Exercise
Check the records below line by line for the string "vias". Give the number of lines that contain it and nothing else.

(Saved data entries)

==> flow/config.mk <==
export PLATFORM = sky130hd
export DESIGN_NAME = APB_master
export DESIGN_NICKNAME = APB_master
export VERILOG_FILES = /design/flow/design.v
export SDC_FILE = /design/flow/constraint.sdc
export NUM_CORES = 4
export LEC_CHECK = 1
export CORE_UTILIZATION = 30
==> flow/constraint.sdc <==
current_design APB_master

set clk_period 2.3
set clk_io_pct 0.2

create_clock -name clk0 -period $clk_period [get_ports {PCLK}]
create_clock -name clk1 -period $clk_period [get_ports {PREADY}]

set non_clock_inputs [all_inputs -no_clocks]
set_input_delay [expr $clk_period * $clk_io_pct] -clock clk0 $non_clock_inputs
set_output_delay [expr $clk_period * $clk_io_pct] -clock clk0 [all_outputs]
==> flow/design.v <==
module APB_master
(
    input wire PCLK,  
    input wire PWRITE_MASTER,  
    output reg PSEL = 0,  
    input wire [31:0] PADDR_MASTER,  
    input wire [31:0] PWDATA_MASTER,  
    output reg [31:0] PRDATA_MASTER = 0,  
    output reg PENABLE = 0,  
    input wire PRESET,  
    input wire PREADY,   
    output reg [31:0] PADDR = 0,  
    output reg [31:0] PWDATA = 0,  
    input  wire [31:0] PRDATA,  
    output reg PWRITE = 0     
);
function void apb_write(input  [31:0] inp_addr, input  [31:0] inp_data);  
begin
  PSEL = 1'd1;         
  PADDR = inp_addr;    
  PWDATA = inp_data;   
  PWRITE = 1'd1;       
  PENABLE = 1'd1;      
  if(PREADY)
   begin
     PSEL = !PSEL;         
     PENABLE = !PENABLE;  
   end
end
endfunction
function void apb_read(input [31:0] inp_addr);  
begin
  if(!PREADY)
  begin
    PADDR = inp_addr;  
    PWRITE = 1'd0;
    PSEL = 1'd1;
    PENABLE = 1'd1;
  end
  else if(PREADY)
   begin
     PSEL = !PSEL;
     PENABLE = !PENABLE;
   end
end
endfunction
always @(posedge PCLK) 
begin
    if(PRESET)  
    begin
      PADDR <= 32'b0;
      PWDATA <= 32'b0;
      PWRITE <= 1'b0;
      PSEL <= 1'b0;
      PENABLE <= 1'b0;
      PRDATA_MASTER <= 1'b0;
    end
    else if (!PWRITE_MASTER)  
     begin
        apb_read(PADDR_MASTER);  
     end
    else if (PWRITE_MASTER)  
     begin
        apb_write(PADDR_MASTER, PWDATA_MASTER);
     end
  end
always @(posedge PREADY)  
begin
  if (!PWRITE_MASTER)      
    begin
     PRDATA_MASTER <=PRDATA;  
    end
end
endmodule
==> flow/run.sh <==
#!/bin/bash
# OpenROAD 26Q1-2900-gdf79404cd8, Yosys 0.63+post, stock flow scripts
make -C /OpenROAD-flow-scripts/flow DESIGN_CONFIG=/design/flow/config.mk WORK_HOME=/design/flow/orfs finish
==> out/writeup.txt <==
The total area of sequential cells was 1340 sq um. With the post-CTS resize count at 0, the final routed wire length divided by cell count is 12.6 microns. As logged by OpenROAD, the buffers inserted on ports number 133. The tools report the final weighted congestion of routability-driven global placement as 0.765.

The top cell types in the final layout, fill and taps aside, are 131 x sky130_fd_sc_hd__clkdlybuf4s50_1, 67 x sky130_fd_sc_hd__dfxtp_1, 35 x sky130_fd_sc_hd__nor2_1. For the instance tally after logic synthesis, the log shows 291. TritonCTS built the clock tree. Summed over all layers, the global routing overflow is 0.

Buffers added to address setup during post-CTS repair amount to 0. The worst VDD IR drop from the latest analysis is 431 uV. After synthesis the netlist holds a flip-flop and latch count of 67. The logs give 0 for the number of max-capacitance violations reported and 0 ns for the final total negative setup slack.

The max-slew violation count came out at 0. Fill cells in the final layout number 934. Post-synthesis, Yosys gives the total cell area as 3110 sq um.

The mean number of vias per cell came out at 4.29. In this run the full chip footprint comes out at 10800 sq um. Worst min-delay path category: clock port to flip-flop.

For the worst clock skew on the final layout, the log shows 0 ns. Cells fill 47.2% of the core in the end. The ratio of cells with drive above 1 in the final layout is 15.2%. The most common logic cell in the routed design is sky130_fd_sc_hd__clkdlybuf4s50_1. During I/O placement, the number of pins put on the boundary was 199.

The number of warnings reported in the stage logs is 128. Buffers inserted to repair hold after CTS numbered 0. The data arrival time reported for the critical path is 2.06 ns. The leakage dissipation is 1.87 nW. The run finished with clean final reports. The run gives 0 for the total count of hold-check failures in the final report. Synthesis instantiated 16 different standard cells from the library. Area growth from synthesis to layout: 50.4%.

The startpoint-to-endpoint class of the critical path is clock port to flip-flop. Power spread over the standard cell area amounts to 855 nW/um^2. After synthesis, flip-flops and latches occupy 43.1% of the total area. The first global-routing pass estimated 11500 microns of wire. The number of remaining DRC errors came out at 0.

Counting the warning lines in the Yosys log gives 65. The tools report the maximum number of pins on one net before global-route repair as 100. Measured along the x axis, the die boundary spans 104 microns. The floorplan has 36 rows.

With the via count of the routed design at 2432, the area used by multi-input combinational logic is 1440 sq um. The die height was 104 microns; the number of search-and-repair iterations in the first detailed-routing pass was 3. The post-route worst hold slack was 0.128 ns; the largest fanout of any net on the critical path was 10. The synth_stat.txt file lists the number of cells as 291. The overall track demand over capacity in global routing was 13.6%. Note, the detailed placer reported a final HPWL of 4290 microns. The post-synthesis average cell area came out at 10.7 sq um.

Number of nets still failing antenna checks after routing: 0. The run gives 9910 sq um for the area of the core. The routed design has 7150 microns of wire.

Setup repair after global routing left no endpoint under its margin. The via count of the first global-routing pass came out at 2671. In this run the cell area of the synthesized design comes to 3110 sq um.

The data required time reported for the critical path is 2.57 ns. The sort of element at the end of the critical path is a flip-flop. On the worst setup and hold paths after CTS, the clock-pin slew comes to 0.07 ns.

STA classifies the critical path startpoint as a clock port. The run gives 0 for the number of antenna violations at the first check in global routing. Diode insertion count for antenna repair: 0.

The floorplan step records an initial core utilization of 31.4%. With the final-report setup violation count at 0, the first-iteration detailed-routing DRC count is 88.
cell usage after synthesis (all sizes together):
cell,count,area share (%)
nand2b,32,6.4
conb,1,0.12
nor2,35,4.2
buf,50,14
o21a,2,0.48
mux2i,32,10
nand4bb,32,12
a21oi,1,0.16
and2b,1,0.32
clkbuf,6,0.72
o21ai,32,8.8
dfxtp,67,43
registers in the layout (all words and copies together) (netlist names):
name / cells
PWDATA: 32
PENABLE: 1
PSEL: 1
PWRITE: 1
PADDR: 32
stage by stage:
stage	setup slack, ns	area [sq um]	std cells	power [mW]
floorplan	0.646	3230	322	2.16
global placement	0.554	4300	535	2.36
detailed placement	0.540	4300	535	2.36
CTS	0.496	4680	567	4.15
global route	0.470	4680	567	4.30
finish	0.510	4680	567	4.00
where the power goes:
group,internal [mW],switching [mW]
Combinational,0.438,0.122
Clock,0.979,1.01
Sequential,1.35,0.0948
Total,2.77,1.23
worst max-delay path, stage by stage:
cell	delay, ns
sky130_fd_sc_hd__clkbuf_8	0.13
sky130_fd_sc_hd__clkbuf_8	0.16
sky130_fd_sc_hd__and2b_4	0.16
sky130_fd_sc_hd__clkbuf_8	0.15
sky130_fd_sc_hd__clkbuf_8	0.18
sky130_fd_sc_hd__o21ai_2	0.13
final cells by class:
cell class | count | share of cell area (%)
clock buffers | 19 | 5.59
clock inverters | 13 | 2.46
multi-input cells | 199 | 30.7
flip-flops and latches | 67 | 28.7
well taps | 133 | 3.56
repair buffers | 136 | 29.0
logic make-up after synthesis:
kind of cell	Yosys count	synth area share [%]
multiplexers	32	10.3
AND/OR/NAND/NOR	100	22.6
other	1	0.121
AND-OR/OR-AND	35	9.42
buffers and inverters	56	14.4
flip-flops	67	43.1
layer usage:
metal,up-vias,wire (microns),global-route usage [%],share of wire [%]
met4,0,197,10.3,2.8
met3,20,763,10.3,11
met2,147,2830,15.3,39
li1,1206,-,-,-
met5,-,0,0,0
met1,1059,3370,17.1,47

Answer section
2